## Provided data
>>>>>

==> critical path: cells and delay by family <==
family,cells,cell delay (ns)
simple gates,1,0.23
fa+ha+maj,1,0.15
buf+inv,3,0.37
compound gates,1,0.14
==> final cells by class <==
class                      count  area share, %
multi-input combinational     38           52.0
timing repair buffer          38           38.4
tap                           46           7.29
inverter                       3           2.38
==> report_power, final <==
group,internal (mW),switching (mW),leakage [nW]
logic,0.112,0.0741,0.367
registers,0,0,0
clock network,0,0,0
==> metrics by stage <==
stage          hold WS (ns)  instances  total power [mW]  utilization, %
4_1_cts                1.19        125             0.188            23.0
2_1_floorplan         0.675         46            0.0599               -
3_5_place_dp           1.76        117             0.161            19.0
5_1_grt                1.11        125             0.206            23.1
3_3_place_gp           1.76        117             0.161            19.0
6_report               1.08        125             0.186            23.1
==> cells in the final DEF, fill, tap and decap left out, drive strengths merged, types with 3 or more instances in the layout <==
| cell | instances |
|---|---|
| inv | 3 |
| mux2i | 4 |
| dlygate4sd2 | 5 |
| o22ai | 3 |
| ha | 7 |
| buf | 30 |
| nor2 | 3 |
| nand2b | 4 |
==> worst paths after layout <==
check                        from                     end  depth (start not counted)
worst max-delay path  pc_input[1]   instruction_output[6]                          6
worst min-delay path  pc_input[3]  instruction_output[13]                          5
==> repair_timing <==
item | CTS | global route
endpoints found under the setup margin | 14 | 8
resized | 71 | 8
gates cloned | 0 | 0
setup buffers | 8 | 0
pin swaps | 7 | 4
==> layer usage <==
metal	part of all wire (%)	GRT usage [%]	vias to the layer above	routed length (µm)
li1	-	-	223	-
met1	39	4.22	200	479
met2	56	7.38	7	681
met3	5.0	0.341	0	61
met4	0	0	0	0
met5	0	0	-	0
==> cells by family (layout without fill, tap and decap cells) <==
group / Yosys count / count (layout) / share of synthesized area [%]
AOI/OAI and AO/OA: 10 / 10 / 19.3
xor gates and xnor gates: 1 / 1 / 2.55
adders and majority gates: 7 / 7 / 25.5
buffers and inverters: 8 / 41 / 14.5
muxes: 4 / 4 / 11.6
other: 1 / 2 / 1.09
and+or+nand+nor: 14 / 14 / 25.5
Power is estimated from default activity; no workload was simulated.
<file path="design/flow/config.mk">
export PLATFORM = sky130hd
export DESIGN_NAME = register_file
export DESIGN_NICKNAME = register_file
export VERILOG_FILES = /design/flow/design.v
export SDC_FILE = /design/flow/constraint.sdc
export NUM_CORES = 4
export LEC_CHECK = 1
export CORE_UTILIZATION = 50
</file>
<file path="design/flow/constraint.sdc">
current_design register_file

set clk_period 3.0
set clk_io_pct 0.2

create_clock -name clk0 -period $clk_period [get_ports {clk}]

set non_clock_inputs [all_inputs -no_clocks]
set_input_delay [expr $clk_period * $clk_io_pct] -clock clk0 $non_clock_inputs
set_output_delay [expr $clk_period * $clk_io_pct] -clock clk0 [all_outputs]
</file>
<file path="design/flow/design.v">
module register_file
 (  
      input                    clk,  
      input                    rst,   
      input                    reg_write_en,  
      input          [2:0]     reg_write_dest,  
      input          [7:0]     reg_write_data,   
      input          [2:0]     reg_read_addr_1,  
      output         [7:0]     reg_read_data_1,    
      input          [2:0]     reg_read_addr_2,  
      output         [7:0]     reg_read_data_2, 
	   output reg     [7:0] R2, R1, R4, R7, R0	
 );  
      reg     [7:0]     reg_array [7:0];   
      always @ (posedge clk or posedge rst) begin  
           if(rst==1) begin  
                reg_array[0] <= 8'b0;  
                reg_array[1] <= 8'd10;  
                reg_array[2] <= 8'd0;  
                reg_array[3] <= 8'd9;
                reg_array[4] <= 8'd10;  
                reg_array[5] <= 8'd255;  
                reg_array[6] <= 8'd8;  
                reg_array[7] <= 8'd1;       
           end  
           else begin  
                if((reg_write_en == 1)) begin
                     reg_array[reg_write_dest] <= reg_write_data;  
                end  
           end  
      end
      always@ (*) begin
           R2 <= reg_array[2];
			  R1 <= reg_array[1];
			  R4 <= reg_array[4];
			  R7 <= reg_array[7];
			  R0 <= reg_array[0]; 
			end
      assign reg_read_data_1 = ( reg_read_addr_1 == 0)? 8'b0 : reg_array[reg_read_addr_1];  
      assign reg_read_data_2 = ( reg_read_addr_2 == 0)? 8'b0 : reg_array[reg_read_addr_2];		
 endmodule
</file>
<file path="design/flow/run.sh">
#!/bin/bash
# OpenROAD 26Q1-2900-gdf79404cd8, Yosys 0.63+post, stock flow scripts
make -C /OpenROAD-flow-scripts/flow DESIGN_CONFIG=/design/flow/config.mk WORK_HOME=/design/flow/orfs finish
</file>
==> results.txt <==
run metrics: leakage power=slightly below 2 nW, CTS Sinks=64, setup tns final=0 ns, Max clock buf depth=2, largest net degree at the start of global routing=about 43, minimum clock period=2.822 ns, Post-synth EDFFs=0, DR pass1 iterations=21, Finished Layout Cells=between 400 and 500, Async SR Flop Fraction=100.0%, CP max FO=9, Root Driver=clkbuf_8, worst setup margin=0.1778 ns, crit path kind=in -> out, GP Congestion=0.8765, Avg Synthesized Cell Area=13.94 um2, Port Buffer Count=between 70 and 80, Post-synth seq share=a little under half, most frequent cells in the layout=mux2_2 (79), clkdlybuf4s50_1 (70), dfrtp_1 (48), maximum VDD drop=0.3128 mV, clock-pin slew on the worst setup and hold paths=0.07 ns, Max Freq=354.3 MHz, DP HPWL=5.426 mm, CTS tree=done, Yosys cell types=27, most used logic cell in the final layout=mux2_2, cell count after synthesis=244, I/O pin cnt=76, dominant register cell=dfrtp_1, hold_buf cts=0, Largest Register=reg_array, status=complete, no violations, biggest regs=reg_array (64), Via-to-Cell Ratio=5.969, diode count=0, pwr dens=between 500 and 600 nW/um2, final core occ=73.29%, die height=84.47 um, Final Skew=0 ns, CP peak stage delay=between 0.4 and 0.5 ns, Area Growth Syn to Fin=39.18%, Post-Route WL=8.539 mm, # H-tree levels=3, Late-Pin Clk Latency=0.33 ns, Worst EP required=about 2.4 ns, Die X=84.47 um, yosys stat cell total=244, post-route clock period utilization=94.07%, Slowest-stage cell, CP=mux4_2, Top delay family on crit path=buffers and inverters, # setup viols final=0, vias in the first global route=approximately 2500, floorplan utilization=between 50% and 60%, Worst setup EP type=primary output, Final Max Slew Viols=0, drt first-iter violations=94, Max transition margin=55.21%, Vias=2543, first-pass GRT wire length=13.28 mm, Final Hold Viols=0, synthesized area=3401 um2, core region area=6459 um2, DRC=0, fill cell count=419, grt ovf=0, DP Cell Count=401, #FFs+latches synth=~64, GRT Overall Usage=25.66%, Largest register FFs=64, HP Class=reg -> reg, worst-path cell chain=dlygate4sd2_1, bufbuf_16, mux4_2, nor2_1, nor2_1, clkdlybuf4s50_1, Rows=29, CTS buffer count=9, Worst path most repeated cell=nor2_1, post-route ant nets=0, yosys warns=2, stage-log warning count=26, Setup WS pre-CTS=-0.004503 ns, Routed wire per std cell=20.04 um, layout cells sized above 1=46.13%, Buf+Inv Stages, Crit Path=3, max-cap check violation count=0, initial antenna violation count=0, Die ar.=7135 um2, Worst setup SP type=input port, Least-Margin Pin Slew=0.6712 ns, CP arrival=2.22 ns, Chip Area, Yosys=about 3400 um2, RSZ-0062 raised after global routing=no
[synthesized netlist by cell type (all sizes together), types with 3 or more instances]
cell type | number | area (um2)
mux2 | 79 | 889.6
nand4b | 3 | 26.28
clkbuf | 3 | 11.26
a221oi | 15 | 131.4
buf | 12 | 76.32
dfstp | 16 | 420.4
dfrtp | 48 | 1201
nor2 | 14 | 52.55
nor3 | 4 | 36.29
a21oi | 8 | 40.04
mux4 | 15 | 337.8
inv | 11 | 41.29
[routing by layer]
metal / up-vias / GRT usage, % / share of wire (%)
li1: 1137 / - / -
met4: 0 / 4.006 / 1.3
met2: 101 / 39.57 / 49
met1: 1284 / 41.23 / 44
met3: 21 / 5.876 / 6.2
met5: - / 0 / 0
[where the power goes]
group          switching (mW)  total (mW)  internal [mW]
sequential              0.162        1.25           1.09
combinational           0.221       0.835          0.614
clock                   0.322       0.728          0.406
[timing repair]
item                       CTS  global route
resized                      1             7
cloned                       1             3
pin swaps                    0             0
setup endpoints to repair    3            14
setup buffers                3             2
[final cells by class]
class,count,area (um2),share of cell area [%]
flip-flops and latches,64,1622,34.26
clock buffers,13,148.9,3.146
clock inverters,3,42.54,0.8988
multi-input cells,154,1665,35.18
inverters,11,41.29,0.8723
well taps,77,96.34,2.035
repair buffers,104,1117,23.61
[cell families (layout without fill, tap and decap cells)]
group	count (synthesis)	count (layout)	share of synthesized area, %
flip-flops	64	64	47.68
buffers and inverters	26	131	3.789
AND/OR/NAND/NOR	31	31	5.961
multiplexers	95	95	36.39
AND-OR/OR-AND	28	28	6.181
[path summary, 6_finish.rpt]
| check | start | end | slack [ns] | cells past startpoint |
|---|---|---|---|---|
| max in group asynchronous | rst | reg_array[5][3] | 1.72 | 3 |
| hold reg to reg | reg_array[0][1] | reg_array[0][1] | 0.51 | 1 |
| hold / removal | reg_array[0][1] | reg_array[0][1] | 0.51 | 1 |
| setup / recovery | reg_read_addr_2[0] | reg_read_data_2[0] | 0.18 | 6 |
| setup reg to reg | reg_array[4][5] | reg_array[4][5] | 2.19 | 1 |
| min in group asynchronous | rst | reg_array[0][4] | 0.62 | 2 |
[stage by stage]
stage	power, mW	instance area (um2)	hold WS (ns)
floorplan	1.609	3401	0.4556
detailed placement	2.071	4373	0.4949
finish	2.815	4733	0.5063
global route	2.975	4733	0.5144
global placement	2.055	4373	0.4890
CTS	2.815	4618	0.5104
Power and IR drop assume default switching activity.
===== design/flow/design.v =====
`timescale 1ns / 1ps
module imm_gen(
input logic [31:0]instruction,
output logic [31:0]imm
    );
    logic [6:0]opcode;
    assign opcode = instruction[6:0];
    always_comb begin 
        case (opcode)
        7'b0010011 : imm = { {20{instruction[31]}}, instruction[31:20]};  
        7'b0000011 : imm = { {20{instruction[31]}}, instruction[31:20]};  
        7'b0100011 : imm = { {20{instruction[31]}}, instruction[31:25] , instruction[11:7]};
        7'b1100011 : imm = { {20{instruction[31]}}, instruction[7], instruction[30:25], instruction[11:8], 1'b0};
        default: imm = 32'b0;
        endcase
    end
endmodule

<<<<<

## Work item
Check each line of the entries, and copy the ones that contain "gates".

## Answer
simple gates,1,0.23
compound gates,1,0.14
gates cloned | 0 | 0
xor gates and xnor gates: 1 / 1 / 2.55
adders and majority gates: 7 / 7 / 25.5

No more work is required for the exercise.